→ **WHAT IS EXPECTED**:
After finding the line containing "-- through the" below, please output that line and each following one through the line containing "0.932 | 0.446 |", exactly as written.

::: EXTRACTED DATA :::

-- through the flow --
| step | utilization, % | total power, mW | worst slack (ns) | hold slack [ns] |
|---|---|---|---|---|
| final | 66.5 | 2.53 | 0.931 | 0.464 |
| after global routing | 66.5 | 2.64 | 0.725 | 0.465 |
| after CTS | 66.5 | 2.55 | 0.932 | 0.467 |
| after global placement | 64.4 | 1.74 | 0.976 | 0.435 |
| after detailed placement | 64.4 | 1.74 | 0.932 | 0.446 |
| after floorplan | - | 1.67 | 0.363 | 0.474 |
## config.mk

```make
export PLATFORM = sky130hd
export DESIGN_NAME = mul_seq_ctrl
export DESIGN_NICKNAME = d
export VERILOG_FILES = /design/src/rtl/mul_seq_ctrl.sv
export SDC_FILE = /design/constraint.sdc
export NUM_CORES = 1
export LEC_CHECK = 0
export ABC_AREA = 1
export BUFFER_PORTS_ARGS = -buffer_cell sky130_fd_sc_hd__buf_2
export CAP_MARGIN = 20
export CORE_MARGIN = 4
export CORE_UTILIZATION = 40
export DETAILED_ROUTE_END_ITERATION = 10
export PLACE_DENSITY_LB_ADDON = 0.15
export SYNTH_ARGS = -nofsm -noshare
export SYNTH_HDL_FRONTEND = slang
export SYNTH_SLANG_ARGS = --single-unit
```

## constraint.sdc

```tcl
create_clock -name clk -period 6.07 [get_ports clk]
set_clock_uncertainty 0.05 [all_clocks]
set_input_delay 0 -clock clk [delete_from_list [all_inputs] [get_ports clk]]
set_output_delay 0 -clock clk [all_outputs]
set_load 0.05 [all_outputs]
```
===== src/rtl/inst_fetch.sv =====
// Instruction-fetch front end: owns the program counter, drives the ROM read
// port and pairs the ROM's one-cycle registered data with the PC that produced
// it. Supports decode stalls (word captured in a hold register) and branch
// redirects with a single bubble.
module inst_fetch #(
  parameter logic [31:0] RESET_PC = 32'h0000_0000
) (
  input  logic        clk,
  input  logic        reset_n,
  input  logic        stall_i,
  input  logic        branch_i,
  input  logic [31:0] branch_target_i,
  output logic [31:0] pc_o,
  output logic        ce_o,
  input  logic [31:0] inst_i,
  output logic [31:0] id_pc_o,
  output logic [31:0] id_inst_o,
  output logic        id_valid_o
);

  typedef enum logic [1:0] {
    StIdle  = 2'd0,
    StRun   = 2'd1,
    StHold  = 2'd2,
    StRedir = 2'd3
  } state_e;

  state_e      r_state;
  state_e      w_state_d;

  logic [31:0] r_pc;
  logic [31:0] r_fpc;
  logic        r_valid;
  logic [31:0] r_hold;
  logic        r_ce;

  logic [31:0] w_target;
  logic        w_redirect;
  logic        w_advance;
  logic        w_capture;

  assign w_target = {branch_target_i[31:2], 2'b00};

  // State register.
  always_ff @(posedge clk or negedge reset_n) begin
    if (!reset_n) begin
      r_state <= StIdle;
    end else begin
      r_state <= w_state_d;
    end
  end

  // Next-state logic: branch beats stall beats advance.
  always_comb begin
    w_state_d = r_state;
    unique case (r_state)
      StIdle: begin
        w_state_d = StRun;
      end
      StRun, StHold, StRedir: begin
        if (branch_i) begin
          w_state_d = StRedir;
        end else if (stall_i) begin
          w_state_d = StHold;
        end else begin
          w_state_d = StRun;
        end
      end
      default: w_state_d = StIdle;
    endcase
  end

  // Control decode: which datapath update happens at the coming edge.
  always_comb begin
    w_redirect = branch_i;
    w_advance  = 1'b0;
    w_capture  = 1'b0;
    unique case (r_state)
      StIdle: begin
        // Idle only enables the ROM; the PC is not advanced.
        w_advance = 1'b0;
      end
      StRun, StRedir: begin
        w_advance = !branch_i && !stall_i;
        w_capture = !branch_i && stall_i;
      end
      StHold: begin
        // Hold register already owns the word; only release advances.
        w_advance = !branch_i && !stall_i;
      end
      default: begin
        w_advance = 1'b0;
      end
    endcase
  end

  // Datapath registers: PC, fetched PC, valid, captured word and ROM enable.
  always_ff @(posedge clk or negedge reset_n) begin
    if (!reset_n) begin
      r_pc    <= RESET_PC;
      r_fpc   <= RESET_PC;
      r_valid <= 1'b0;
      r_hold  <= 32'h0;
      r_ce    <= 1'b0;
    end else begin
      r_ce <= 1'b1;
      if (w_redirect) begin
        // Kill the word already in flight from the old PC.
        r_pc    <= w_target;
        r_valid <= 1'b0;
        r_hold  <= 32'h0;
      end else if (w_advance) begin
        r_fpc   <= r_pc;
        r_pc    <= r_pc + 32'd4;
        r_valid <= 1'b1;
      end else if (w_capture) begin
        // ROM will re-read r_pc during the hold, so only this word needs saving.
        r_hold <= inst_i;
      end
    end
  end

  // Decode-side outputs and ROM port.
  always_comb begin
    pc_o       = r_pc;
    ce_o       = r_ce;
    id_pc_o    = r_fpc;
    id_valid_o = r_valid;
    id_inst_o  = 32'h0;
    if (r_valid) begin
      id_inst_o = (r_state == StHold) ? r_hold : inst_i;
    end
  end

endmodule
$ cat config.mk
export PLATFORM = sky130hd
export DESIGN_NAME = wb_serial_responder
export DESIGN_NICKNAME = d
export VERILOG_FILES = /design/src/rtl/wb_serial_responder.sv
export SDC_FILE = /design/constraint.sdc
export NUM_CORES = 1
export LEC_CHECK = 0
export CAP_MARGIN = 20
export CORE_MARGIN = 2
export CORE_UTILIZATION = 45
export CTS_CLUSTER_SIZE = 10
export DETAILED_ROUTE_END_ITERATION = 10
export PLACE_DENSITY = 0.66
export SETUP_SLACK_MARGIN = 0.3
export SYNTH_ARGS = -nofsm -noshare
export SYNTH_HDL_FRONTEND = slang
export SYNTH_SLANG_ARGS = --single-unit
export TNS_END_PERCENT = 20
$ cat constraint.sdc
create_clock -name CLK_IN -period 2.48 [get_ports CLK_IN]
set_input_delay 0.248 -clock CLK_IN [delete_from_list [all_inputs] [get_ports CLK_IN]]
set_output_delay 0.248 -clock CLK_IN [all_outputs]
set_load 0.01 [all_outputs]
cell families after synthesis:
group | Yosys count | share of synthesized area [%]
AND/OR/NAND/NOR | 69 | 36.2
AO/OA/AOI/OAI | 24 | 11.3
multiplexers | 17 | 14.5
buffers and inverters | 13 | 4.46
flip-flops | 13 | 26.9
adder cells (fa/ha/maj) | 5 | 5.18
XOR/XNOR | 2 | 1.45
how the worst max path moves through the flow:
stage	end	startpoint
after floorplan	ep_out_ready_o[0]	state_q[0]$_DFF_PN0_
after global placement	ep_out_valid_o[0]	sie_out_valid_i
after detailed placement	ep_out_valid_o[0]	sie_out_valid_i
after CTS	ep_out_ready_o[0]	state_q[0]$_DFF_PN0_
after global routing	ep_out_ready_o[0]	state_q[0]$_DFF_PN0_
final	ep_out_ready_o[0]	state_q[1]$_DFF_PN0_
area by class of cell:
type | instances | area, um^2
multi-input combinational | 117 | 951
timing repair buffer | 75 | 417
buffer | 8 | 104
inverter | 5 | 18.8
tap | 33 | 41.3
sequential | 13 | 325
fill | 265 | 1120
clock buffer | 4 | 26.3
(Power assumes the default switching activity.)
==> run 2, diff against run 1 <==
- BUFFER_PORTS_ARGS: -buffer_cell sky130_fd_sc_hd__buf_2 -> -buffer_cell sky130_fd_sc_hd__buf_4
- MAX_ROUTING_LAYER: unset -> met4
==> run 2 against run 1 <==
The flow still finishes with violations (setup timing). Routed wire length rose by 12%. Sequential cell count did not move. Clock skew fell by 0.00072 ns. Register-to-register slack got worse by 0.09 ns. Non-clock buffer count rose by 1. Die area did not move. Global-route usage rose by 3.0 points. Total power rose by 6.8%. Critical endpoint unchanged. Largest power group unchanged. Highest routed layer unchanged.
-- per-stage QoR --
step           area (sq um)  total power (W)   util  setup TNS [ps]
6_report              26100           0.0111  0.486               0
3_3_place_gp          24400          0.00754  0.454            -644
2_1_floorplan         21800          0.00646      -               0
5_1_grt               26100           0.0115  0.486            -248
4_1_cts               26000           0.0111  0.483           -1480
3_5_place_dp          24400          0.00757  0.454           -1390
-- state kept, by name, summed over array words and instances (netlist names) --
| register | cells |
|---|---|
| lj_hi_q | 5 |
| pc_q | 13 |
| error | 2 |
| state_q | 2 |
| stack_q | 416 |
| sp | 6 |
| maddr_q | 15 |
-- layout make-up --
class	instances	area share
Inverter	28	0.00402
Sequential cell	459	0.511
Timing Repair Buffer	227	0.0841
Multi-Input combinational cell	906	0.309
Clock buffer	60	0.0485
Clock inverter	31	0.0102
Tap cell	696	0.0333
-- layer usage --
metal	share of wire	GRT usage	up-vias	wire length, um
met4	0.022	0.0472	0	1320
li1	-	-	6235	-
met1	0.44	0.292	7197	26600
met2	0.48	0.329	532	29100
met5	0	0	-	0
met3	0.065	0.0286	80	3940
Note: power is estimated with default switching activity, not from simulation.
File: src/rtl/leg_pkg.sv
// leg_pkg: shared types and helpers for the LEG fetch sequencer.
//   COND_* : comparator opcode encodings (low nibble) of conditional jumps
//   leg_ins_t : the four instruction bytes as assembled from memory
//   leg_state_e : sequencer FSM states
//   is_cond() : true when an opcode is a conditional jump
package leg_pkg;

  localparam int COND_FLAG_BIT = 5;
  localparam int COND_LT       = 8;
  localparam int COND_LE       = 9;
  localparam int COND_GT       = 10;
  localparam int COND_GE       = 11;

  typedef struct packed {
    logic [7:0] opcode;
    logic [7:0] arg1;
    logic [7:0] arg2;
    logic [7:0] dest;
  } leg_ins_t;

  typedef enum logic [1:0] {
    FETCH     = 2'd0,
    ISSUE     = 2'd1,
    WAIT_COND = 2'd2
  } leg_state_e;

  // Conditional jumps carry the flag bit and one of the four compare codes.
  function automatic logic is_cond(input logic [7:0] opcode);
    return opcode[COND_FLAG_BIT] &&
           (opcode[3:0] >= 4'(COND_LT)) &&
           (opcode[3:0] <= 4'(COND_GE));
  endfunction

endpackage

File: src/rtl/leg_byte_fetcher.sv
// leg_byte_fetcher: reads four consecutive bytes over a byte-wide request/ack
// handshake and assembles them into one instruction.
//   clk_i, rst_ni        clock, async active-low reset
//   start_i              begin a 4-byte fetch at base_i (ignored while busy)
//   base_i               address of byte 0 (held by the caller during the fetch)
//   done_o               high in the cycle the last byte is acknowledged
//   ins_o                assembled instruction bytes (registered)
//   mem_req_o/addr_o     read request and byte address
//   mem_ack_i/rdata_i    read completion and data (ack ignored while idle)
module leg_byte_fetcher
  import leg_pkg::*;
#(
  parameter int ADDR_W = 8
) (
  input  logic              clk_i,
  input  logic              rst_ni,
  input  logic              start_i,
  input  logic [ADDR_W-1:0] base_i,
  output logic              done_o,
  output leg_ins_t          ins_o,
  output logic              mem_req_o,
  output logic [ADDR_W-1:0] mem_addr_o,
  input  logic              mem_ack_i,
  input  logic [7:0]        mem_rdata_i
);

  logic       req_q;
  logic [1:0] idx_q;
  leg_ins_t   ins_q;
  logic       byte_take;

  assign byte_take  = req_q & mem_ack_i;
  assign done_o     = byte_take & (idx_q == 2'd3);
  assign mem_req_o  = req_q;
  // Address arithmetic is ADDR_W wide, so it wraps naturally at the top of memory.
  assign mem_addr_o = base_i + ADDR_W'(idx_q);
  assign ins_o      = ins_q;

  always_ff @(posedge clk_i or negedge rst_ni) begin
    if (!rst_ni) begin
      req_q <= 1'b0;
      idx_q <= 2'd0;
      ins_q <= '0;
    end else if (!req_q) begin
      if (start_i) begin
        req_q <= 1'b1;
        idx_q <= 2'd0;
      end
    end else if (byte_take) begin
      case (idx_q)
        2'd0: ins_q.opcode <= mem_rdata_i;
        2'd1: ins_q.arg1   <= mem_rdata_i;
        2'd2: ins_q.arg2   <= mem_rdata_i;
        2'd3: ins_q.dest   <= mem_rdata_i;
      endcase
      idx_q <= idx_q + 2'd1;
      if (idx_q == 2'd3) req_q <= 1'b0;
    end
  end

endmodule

:::
::: EXTRACTED DATA :::

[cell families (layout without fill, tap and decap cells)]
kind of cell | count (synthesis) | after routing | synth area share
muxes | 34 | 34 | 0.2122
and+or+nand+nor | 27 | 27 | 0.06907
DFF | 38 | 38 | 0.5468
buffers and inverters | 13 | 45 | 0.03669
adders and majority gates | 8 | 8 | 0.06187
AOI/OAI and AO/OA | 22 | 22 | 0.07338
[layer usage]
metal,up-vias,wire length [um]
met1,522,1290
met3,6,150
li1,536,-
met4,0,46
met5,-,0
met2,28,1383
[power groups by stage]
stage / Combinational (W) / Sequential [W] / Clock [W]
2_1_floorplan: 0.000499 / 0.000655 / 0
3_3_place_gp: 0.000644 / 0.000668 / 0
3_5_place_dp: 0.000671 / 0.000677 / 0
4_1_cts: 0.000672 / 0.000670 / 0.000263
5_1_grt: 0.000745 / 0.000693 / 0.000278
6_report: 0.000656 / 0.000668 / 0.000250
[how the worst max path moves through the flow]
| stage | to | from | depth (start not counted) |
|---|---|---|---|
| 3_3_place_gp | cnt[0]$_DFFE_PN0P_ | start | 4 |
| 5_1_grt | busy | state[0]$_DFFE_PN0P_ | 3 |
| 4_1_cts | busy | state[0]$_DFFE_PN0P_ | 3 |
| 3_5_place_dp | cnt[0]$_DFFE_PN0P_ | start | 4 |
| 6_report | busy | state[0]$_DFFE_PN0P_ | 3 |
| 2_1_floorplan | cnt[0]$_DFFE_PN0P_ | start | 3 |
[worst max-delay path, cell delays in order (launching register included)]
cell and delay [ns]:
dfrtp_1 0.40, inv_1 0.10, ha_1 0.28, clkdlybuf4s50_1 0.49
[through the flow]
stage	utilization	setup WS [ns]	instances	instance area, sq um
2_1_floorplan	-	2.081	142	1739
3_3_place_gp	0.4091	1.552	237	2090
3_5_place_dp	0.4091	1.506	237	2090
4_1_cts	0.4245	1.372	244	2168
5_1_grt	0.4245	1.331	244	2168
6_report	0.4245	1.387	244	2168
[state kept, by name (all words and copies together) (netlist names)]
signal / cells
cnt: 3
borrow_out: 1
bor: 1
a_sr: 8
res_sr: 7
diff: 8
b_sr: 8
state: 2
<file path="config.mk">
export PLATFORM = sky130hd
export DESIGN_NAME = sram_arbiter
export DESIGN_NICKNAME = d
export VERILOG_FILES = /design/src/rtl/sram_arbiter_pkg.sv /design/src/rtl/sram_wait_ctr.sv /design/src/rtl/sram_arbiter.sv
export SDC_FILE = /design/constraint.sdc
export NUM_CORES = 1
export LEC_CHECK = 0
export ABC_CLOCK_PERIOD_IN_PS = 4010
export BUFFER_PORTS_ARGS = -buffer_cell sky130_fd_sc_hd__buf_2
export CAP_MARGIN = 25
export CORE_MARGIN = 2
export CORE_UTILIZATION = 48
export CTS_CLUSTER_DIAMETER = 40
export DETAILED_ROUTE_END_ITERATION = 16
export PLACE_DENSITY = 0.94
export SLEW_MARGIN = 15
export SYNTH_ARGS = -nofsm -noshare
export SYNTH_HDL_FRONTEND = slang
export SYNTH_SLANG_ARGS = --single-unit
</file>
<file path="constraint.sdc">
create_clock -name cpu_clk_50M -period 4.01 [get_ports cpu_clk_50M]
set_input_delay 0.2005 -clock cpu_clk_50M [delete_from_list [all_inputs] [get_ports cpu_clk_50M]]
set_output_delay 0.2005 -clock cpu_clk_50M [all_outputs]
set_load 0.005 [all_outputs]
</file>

:::

→ **COMPLETED TASK**:
-- through the flow --
| step | utilization, % | total power, mW | worst slack (ns) | hold slack [ns] |
|---|---|---|---|---|
| final | 66.5 | 2.53 | 0.931 | 0.464 |
| after global routing | 66.5 | 2.64 | 0.725 | 0.465 |
| after CTS | 66.5 | 2.55 | 0.932 | 0.467 |
| after global placement | 64.4 | 1.74 | 0.976 | 0.435 |
| after detailed placement | 64.4 | 1.74 | 0.932 | 0.446 |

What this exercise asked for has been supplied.